**ABOUT THIS TASK:** In the material below, find every line containing "cycles" and copy that line.

**EXTRACTED MATERIAL:**
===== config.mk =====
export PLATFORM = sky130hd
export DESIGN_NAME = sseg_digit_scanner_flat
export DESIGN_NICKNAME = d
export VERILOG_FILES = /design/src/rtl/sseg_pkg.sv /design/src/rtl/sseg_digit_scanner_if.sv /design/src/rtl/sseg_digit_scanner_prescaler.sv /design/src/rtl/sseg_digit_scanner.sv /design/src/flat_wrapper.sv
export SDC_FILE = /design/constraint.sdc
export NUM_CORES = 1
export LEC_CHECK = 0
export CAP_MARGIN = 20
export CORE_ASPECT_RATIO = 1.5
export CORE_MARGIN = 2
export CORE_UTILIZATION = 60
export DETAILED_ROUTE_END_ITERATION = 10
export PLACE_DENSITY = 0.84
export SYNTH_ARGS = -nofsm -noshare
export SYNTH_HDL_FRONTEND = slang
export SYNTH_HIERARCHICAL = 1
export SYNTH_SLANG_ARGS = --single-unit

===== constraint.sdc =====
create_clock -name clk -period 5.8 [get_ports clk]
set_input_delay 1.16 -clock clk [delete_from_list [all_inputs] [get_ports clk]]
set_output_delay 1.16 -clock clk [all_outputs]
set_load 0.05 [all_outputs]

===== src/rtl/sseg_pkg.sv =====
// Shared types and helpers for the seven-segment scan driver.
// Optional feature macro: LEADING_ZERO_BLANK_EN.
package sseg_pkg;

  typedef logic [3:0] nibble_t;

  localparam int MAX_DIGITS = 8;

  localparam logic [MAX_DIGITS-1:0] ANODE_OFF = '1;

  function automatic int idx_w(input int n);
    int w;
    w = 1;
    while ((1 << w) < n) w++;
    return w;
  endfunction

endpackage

--

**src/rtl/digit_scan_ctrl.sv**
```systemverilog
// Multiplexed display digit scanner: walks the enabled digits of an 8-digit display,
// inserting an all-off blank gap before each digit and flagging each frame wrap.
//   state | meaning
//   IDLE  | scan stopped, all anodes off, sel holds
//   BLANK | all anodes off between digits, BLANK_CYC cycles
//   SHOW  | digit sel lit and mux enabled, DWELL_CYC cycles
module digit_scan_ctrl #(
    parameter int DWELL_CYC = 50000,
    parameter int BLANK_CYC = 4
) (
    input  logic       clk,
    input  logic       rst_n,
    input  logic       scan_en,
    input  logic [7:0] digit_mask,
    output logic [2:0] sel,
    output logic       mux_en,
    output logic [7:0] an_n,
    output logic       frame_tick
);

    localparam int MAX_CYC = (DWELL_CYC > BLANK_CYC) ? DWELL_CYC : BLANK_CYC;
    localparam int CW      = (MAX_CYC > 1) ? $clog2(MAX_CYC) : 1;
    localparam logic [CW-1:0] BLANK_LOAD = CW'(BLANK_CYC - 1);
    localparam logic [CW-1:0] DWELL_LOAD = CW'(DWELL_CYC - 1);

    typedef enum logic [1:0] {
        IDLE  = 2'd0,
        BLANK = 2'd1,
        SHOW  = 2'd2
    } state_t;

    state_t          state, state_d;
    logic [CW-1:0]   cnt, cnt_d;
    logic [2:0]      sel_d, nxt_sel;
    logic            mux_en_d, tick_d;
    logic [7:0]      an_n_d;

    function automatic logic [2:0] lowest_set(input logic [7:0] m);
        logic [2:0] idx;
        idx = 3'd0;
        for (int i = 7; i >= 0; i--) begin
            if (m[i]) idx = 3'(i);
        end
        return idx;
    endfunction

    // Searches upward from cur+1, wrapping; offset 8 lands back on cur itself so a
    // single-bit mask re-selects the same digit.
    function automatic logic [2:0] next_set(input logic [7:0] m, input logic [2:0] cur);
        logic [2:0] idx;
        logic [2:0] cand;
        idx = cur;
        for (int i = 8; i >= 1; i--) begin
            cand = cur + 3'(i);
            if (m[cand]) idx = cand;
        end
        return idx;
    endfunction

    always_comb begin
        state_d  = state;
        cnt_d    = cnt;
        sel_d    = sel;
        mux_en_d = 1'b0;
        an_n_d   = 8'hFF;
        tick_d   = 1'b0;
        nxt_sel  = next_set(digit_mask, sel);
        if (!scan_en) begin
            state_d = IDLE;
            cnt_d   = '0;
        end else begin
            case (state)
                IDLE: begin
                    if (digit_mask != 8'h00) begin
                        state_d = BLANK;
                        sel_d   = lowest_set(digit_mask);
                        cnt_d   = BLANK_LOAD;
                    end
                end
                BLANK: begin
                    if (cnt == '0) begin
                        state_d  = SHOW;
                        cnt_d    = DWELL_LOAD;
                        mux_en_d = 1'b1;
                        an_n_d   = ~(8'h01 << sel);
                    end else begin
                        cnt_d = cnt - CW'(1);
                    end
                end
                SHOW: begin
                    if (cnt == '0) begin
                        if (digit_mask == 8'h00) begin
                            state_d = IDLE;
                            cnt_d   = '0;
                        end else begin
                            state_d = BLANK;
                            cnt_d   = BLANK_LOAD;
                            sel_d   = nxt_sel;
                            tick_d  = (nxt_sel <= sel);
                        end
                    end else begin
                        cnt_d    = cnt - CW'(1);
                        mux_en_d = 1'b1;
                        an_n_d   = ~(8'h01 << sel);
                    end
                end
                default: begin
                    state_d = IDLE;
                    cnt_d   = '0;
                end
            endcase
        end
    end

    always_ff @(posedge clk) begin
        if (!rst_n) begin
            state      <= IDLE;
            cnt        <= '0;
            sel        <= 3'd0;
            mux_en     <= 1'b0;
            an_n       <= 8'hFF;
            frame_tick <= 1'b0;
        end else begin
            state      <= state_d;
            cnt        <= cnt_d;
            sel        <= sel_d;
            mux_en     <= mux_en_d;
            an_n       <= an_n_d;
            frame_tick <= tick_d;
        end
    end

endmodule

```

**RESULT OF THE TASK:**
//   BLANK | all anodes off between digits, BLANK_CYC cycles
//   SHOW  | digit sel lit and mux enabled, DWELL_CYC cycles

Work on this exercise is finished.